I make my family hearty, whole wheat bread and rolls. A lot of love goes into my baking, not to mention the healthiest ingredients that I can find. So when my son told me one day, "Mommy, I want you to buy me a roll for my lunch," I was heartbroken to say the least. Here my son gets organic, homemade whole wheat bread and what does he want? A store bought, plain white roll. Does this make sense to you?

"Of course," you tell me, especially when you find out that the person sitting next to him every morning on the school bus has in his lunch a store bought white roll. I didn't even bother to preach to him, "But my rolls are better. They are made with the best ingredients; they are healthier; they are homemade, etc. "

I didn't even bother to preach to himI didn't bother attacking the store bought roll, saying "Those are empty calories; they taste like stale paper; his mother doesn't even know how to make bread!"- even though I really wanted to. All I did was tell him:

"I hear you. I know that you want the store's rolls." (First step, as I learned in my parenting class: validate the request.)

"I love you and I want to give you the best. This is the best for you and the store bought roll is the best for him. I don't buy white rolls. Period." (Second step, as I learned in my parenting class: make a general statement; state the ground rules without ordering or demanding.)

He hasn't mentioned it again and the subject was dropped. I did however buy him a whole wheat roll when I found one at the bakery. (Third step, as I learned in my parenting class: when you can comply, comply.)

Now breads and rolls aside- this request and the arguments that I hear or see daily about always wanting what the other has, well, they depress me. For example, when there is only one green apple left in the refrigerator and my son starts to eat it. M daughter then throws a fit because she now wants it. (She didn't want it before he started chomping on it.) Or my daughter picks up a toy, my son drops then drops the ten that he was playing with and decides that the one toy my daughter has is the one that he wants. You get the picture. Why is it that children always want what the other one has?

I stop for a moment and think about what I just said. Are we adults any better?

Are we adults any better? "Why did he get the promotion and raise and not me?" "Why do I have to struggle for everything and for her it comes so easy?" "Did you see their new car? Why do I have to still drive this old jalopy?" "Everyone except for me gets to take a vacation."

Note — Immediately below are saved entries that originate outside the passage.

<file path="src/rtl/retire_write_responder.sv">
// Responder for the retire/write-back handshake: confirms a two-beat retire request,
// then issues the matching write on the first free bus cycle inside a bounded window.
module retire_write_responder #(
    parameter int MIN_DELAY = 3,
    parameter int MAX_DELAY = 8
) (
    input  logic       clk,
    input  logic       rst_n,
    input  logic       write_en,
    input  logic       data_valid,
    input  logic [0:8] retire_address,
    output logic [0:8] write_address,
    output logic       wr_strobe,
    output logic       busy,
    output logic       seq_err,
    output logic       timeout,
    output logic       drop
);

    generate
        if (MIN_DELAY < 1 || MAX_DELAY < MIN_DELAY || MAX_DELAY > 15) begin : g_bad_params
            $error("retire_write_responder: need 1 <= MIN_DELAY <= MAX_DELAY <= 15");
        end
    endgenerate

    localparam logic [3:0] MIN_K = 4'(MIN_DELAY);
    localparam logic [3:0] MAX_K = 4'(MAX_DELAY);

    typedef enum logic [1:0] {
        ST_IDLE,
        ST_CONFIRM,
        ST_WAIT,
        ST_ISSUE
    } state_e;

    state_e     state_q, state_d;
    logic [3:0] k_q, k_d;
    logic [0:4] tag_q, tag_d;
    logic [0:3] low_q, low_d;

    logic start, bus_ready, tag_match;

    assign start     = write_en & data_valid;
    assign bus_ready = write_en & ~data_valid;
    assign tag_match = (retire_address[0:4] == tag_q);

    always_ff @(posedge clk) begin
        if (!rst_n) begin
            state_q <= ST_IDLE;
            k_q     <= 4'd0;
            tag_q   <= 5'd0;
            low_q   <= 4'd0;
        end else begin
            state_q <= state_d;
            k_q     <= k_d;
            tag_q   <= tag_d;
            low_q   <= low_d;
        end
    end

    // k counts the offset from the second retire beat; it tops out at MAX_DELAY so it never wraps.
    always_comb begin
        state_d = state_q;
        k_d     = k_q;
        tag_d   = tag_q;
        low_d   = low_q;
        case (state_q)
            ST_IDLE: begin
                if (start) begin
                    tag_d   = retire_address[0:4];
                    low_d   = retire_address[5:8];
                    state_d = ST_CONFIRM;
                end
            end
            ST_CONFIRM: begin
                if (write_en && tag_match) begin
                    k_d     = 4'd1;
                    state_d = (MIN_K == 4'd1) ? ST_ISSUE : ST_WAIT;
                end else begin
                    state_d = ST_IDLE;
                end
            end
            ST_WAIT: begin
                k_d = k_q + 4'd1;
                if (k_q + 4'd1 == MIN_K) begin
                    state_d = ST_ISSUE;
                end
            end
            ST_ISSUE: begin
                if (bus_ready || k_q == MAX_K) begin
                    state_d = ST_IDLE;
                end else begin
                    k_d = k_q + 4'd1;
                end
            end
            default: state_d = ST_IDLE;
        endcase
    end

    // Pulses are suppressed while reset is asserted so an aborted transaction leaves no trace.
    always_comb begin
        wr_strobe = 1'b0;
        seq_err   = 1'b0;
        timeout   = 1'b0;
        drop      = 1'b0;
        if (rst_n) begin
            case (state_q)
                ST_CONFIRM: seq_err = ~(write_en & tag_match);
                ST_WAIT:    drop    = start;
                ST_ISSUE: begin
                    drop      = start;
                    wr_strobe = bus_ready;
                    timeout   = ~bus_ready & (k_q == MAX_K);
                end
                default: ;
            endcase
        end
    end

    assign busy          = (state_q != ST_IDLE);
    assign write_address = {tag_q, low_q};

endmodule

</file>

Is the nature of man to always want what the other has and to never be satisfied with what one does have? Based on this it appears that the answer is yes, but is there anything that can be done about it? Can we ever be happy with what we have?

First Step: Whatever I have only corresponds to me. Whatever anyone else has only corresponds to them. The Talmud teaches us that no one can touch what is designated for another person. If you know that the other person's possessions don't even correspond to you, then what is there to be envious of?

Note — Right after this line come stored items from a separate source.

`src/rtl/sc_gamecontrol_fsm.sv`:
```
// Game-control FSM for Frogger: owns the lives/level counters and turns frog events into play flow.
// Optional bonus-life feature is enabled by defining SC_GAMECONTROL_BONUS_LIFE_EN.
module sc_gamecontrol_fsm #(
    parameter int LIVES_INIT = 3,
    parameter int LIVES_MAX  = 7,
    parameter int LEVELS     = 5,
    parameter int LIVES_W    = 3,
    parameter int LEVEL_W    = 3
) (
    input  logic               SC_GAMECONTROL_CLOCK_50,
    input  logic               SC_GAMECONTROL_RESET_InLow,
    input  logic               SC_GAMECONTROL_startButton_InLow,
    input  logic               SC_GAMECONTROL_Hit_InLow,
    input  logic               SC_GAMECONTROL_Goal_InLow,
    input  logic               SC_GAMECONTROL_Bonus_InLow,
    output logic [LIVES_W-1:0] SC_GAMECONTROL_Lives_Out,
    output logic [LEVEL_W-1:0] SC_GAMECONTROL_Level_Out,
    output logic               SC_GAMECONTROL_FrogReset_OutLow,
    output logic               SC_GAMECONTROL_Playing_OutHigh,
    output logic               SC_GAMECONTROL_GameOver_OutHigh,
    output logic               SC_GAMECONTROL_GameWon_OutHigh
);

    typedef enum logic [3:0] {
        IDLE    = 4'd0,
        LOAD    = 4'd1,
        PLAY    = 4'd2,
        LOSE    = 4'd3,
        LEVEL   = 4'd4,
        BONUS   = 4'd5,
        RELEASE = 4'd6,
        OVER    = 4'd7,
        WON     = 4'd8
    } state_t;

    localparam logic [LIVES_W-1:0] LIVES_INIT_C = LIVES_W'(LIVES_INIT);
    localparam logic [LIVES_W-1:0] LIVES_MAX_C  = LIVES_W'(LIVES_MAX);
    localparam logic [LIVES_W-1:0] LIVES_ONE    = LIVES_W'(1);
    localparam logic [LEVEL_W-1:0] LEVELS_C     = LEVEL_W'(LEVELS);
    localparam logic [LEVEL_W-1:0] LEVEL_ONE    = LEVEL_W'(1);

    state_t             state_q;
    logic [LIVES_W-1:0] lives_q;
    logic [LEVEL_W-1:0] level_q;
    logic [LIVES_W-1:0] lives_inc;
    logic               bonus_evt;
    logic               events_idle;

    assign lives_inc = (lives_q < LIVES_MAX_C) ? lives_q + LIVES_ONE : lives_q;

`ifdef SC_GAMECONTROL_BONUS_LIFE_EN
    assign bonus_evt   = ~SC_GAMECONTROL_Bonus_InLow;
    assign events_idle = SC_GAMECONTROL_Hit_InLow & SC_GAMECONTROL_Goal_InLow
                       & SC_GAMECONTROL_Bonus_InLow;
`else
    logic unused_bonus;
    assign unused_bonus = SC_GAMECONTROL_Bonus_InLow;
    assign bonus_evt    = 1'b0;
    assign events_idle  = SC_GAMECONTROL_Hit_InLow & SC_GAMECONTROL_Goal_InLow;
`endif

    // NOTE: all state and counters share one clocked block with non-blocking
    // assignments, so every update in a state lands on that state's exit edge.
    always_ff @(posedge SC_GAMECONTROL_CLOCK_50 or negedge SC_GAMECONTROL_RESET_InLow) begin
        if (!SC_GAMECONTROL_RESET_InLow) begin
            state_q <= IDLE;
            lives_q <= '0;
            level_q <= '0;
        end else begin
            case (state_q)
                IDLE: begin
                    if (!SC_GAMECONTROL_startButton_InLow) state_q <= LOAD;
                end
                LOAD: begin
                    lives_q <= LIVES_INIT_C;
                    level_q <= LEVEL_ONE;
                    state_q <= PLAY;
                end
                PLAY: begin
                    if (!SC_GAMECONTROL_Hit_InLow)       state_q <= LOSE;
                    else if (!SC_GAMECONTROL_Goal_InLow) state_q <= LEVEL;
                    else if (bonus_evt)                  state_q <= BONUS;
                end
                LOSE: begin
                    lives_q <= lives_q - LIVES_ONE;
                    state_q <= (lives_q == LIVES_ONE) ? OVER : RELEASE;
                end
                LEVEL: begin
                    if (level_q == LEVELS_C) begin
                        state_q <= WON;
                    end else begin
                        level_q <= level_q + LEVEL_ONE;
`ifdef SC_GAMECONTROL_BONUS_LIFE_EN
                        lives_q <= lives_inc;
`endif
                        state_q <= RELEASE;
                    end
                end
                BONUS: begin
                    lives_q <= lives_inc;
                    state_q <= RELEASE;
                end
                // Wait for every event line to go high so a held input counts once.
                RELEASE: begin
                    if (events_idle) state_q <= PLAY;
                end
                OVER, WON: begin
                    if (!SC_GAMECONTROL_startButton_InLow) state_q <= LOAD;
                end
                default: state_q <= IDLE;
            endcase
        end
    end

    assign SC_GAMECONTROL_Lives_Out        = lives_q;
    assign SC_GAMECONTROL_Level_Out        = level_q;
    assign SC_GAMECONTROL_FrogReset_OutLow = ~((state_q == LOAD) | (state_q == LOSE) | (state_q == LEVEL));
    assign SC_GAMECONTROL_Playing_OutHigh  = (state_q == PLAY) | (state_q == RELEASE);
    assign SC_GAMECONTROL_GameOver_OutHigh = (state_q == OVER);
    assign SC_GAMECONTROL_GameWon_OutHigh  = (state_q == WON);

endmodule

```
`config.mk`:
```
export PLATFORM = sky130hd
export DESIGN_NAME = sc_gamecontrol_fsm
export DESIGN_NICKNAME = d
export VERILOG_FILES = /design/src/rtl/sc_gamecontrol_fsm.sv
export SDC_FILE = /design/constraint.sdc
export NUM_CORES = 1
export LEC_CHECK = 0
export BUFFER_PORTS_ARGS = -buffer_cell sky130_fd_sc_hd__buf_2
export CORE_MARGIN = 3
export CORE_UTILIZATION = 55
export CTS_CLUSTER_DIAMETER = 150
export DETAILED_ROUTE_END_ITERATION = 8
export PLACE_DENSITY = 0.79
export REMOVE_ABC_BUFFERS = 1
export SLEW_MARGIN = 20
export SYNTH_ARGS = -nofsm -noshare
export SYNTH_HDL_FRONTEND = slang
export SYNTH_SLANG_ARGS = --single-unit
export TNS_END_PERCENT = 30
```
`constraint.sdc`:
```
create_clock -name SC_GAMECONTROL_CLOCK_50 -period 2.7 [get_ports SC_GAMECONTROL_CLOCK_50]
set_clock_uncertainty 0.1 [all_clocks]
set_input_delay 0 -clock SC_GAMECONTROL_CLOCK_50 [delete_from_list [all_inputs] [get_ports SC_GAMECONTROL_CLOCK_50]]
set_output_delay 0 -clock SC_GAMECONTROL_CLOCK_50 [all_outputs]
set_load 0.01 [all_outputs]
```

Second Step: Is the grass really greener on the other side? It certainly appears that way, but as the prophet says, "For a person sees the eyes and G‑d sees the heart (Samuel I, 16:7)." No one really knows the trials and tribulations of another person and I guarantee you that if you did, you certainly wouldn't want to change places.

The Talmud relates how the son of Rabbi Yehoshua ben Levi, Rav Yosef was very sick. His heart stopped beating and he was clinically dead. He miraculously recuperated after his soul had entered the threshold of the world to come. His father asked him, "What did you see?"

Rav Yosef answered, "I saw the world upside down. The high were low and the low were high."

His father commented, "You saw a clear world (how things really are and not as how they appear)."

If we could really step into the shoes of another person, whether they be boots, high heels, or platforms you would find them terribly uncomfortable. G‑d gives every person what they need and when they need it. If you don't have it then you really don't need it and if you do then it means that there is a purpose to your having it.

Third Step: It's not even mine to begin with; it's all G‑d's. Now this one might seem hard to grasp, but I tell you it's wonderful, especially when your toddler is throwing a tantrum in the middle of the supermarket. At the moment when you most want to crawl into a hole due to embarrassment, look up to the Heavens and quietly say, "Remember G‑d, he's not mine, he's Yours and I'm just watching him for You. Can you please help me with this?" You can now calmly smile at everyone and tell anyone who asks, "He's not mine, I'm just taking care of him." I assure you that your ego will no longer get in the way and you will find yourself calm and composed about the whole thing. You'll also have nothing to be jealous of when you see your friend's toddler behaving like a total angel because after all, their kid isn't theirs either! So really, what is there to be jealous about anyways?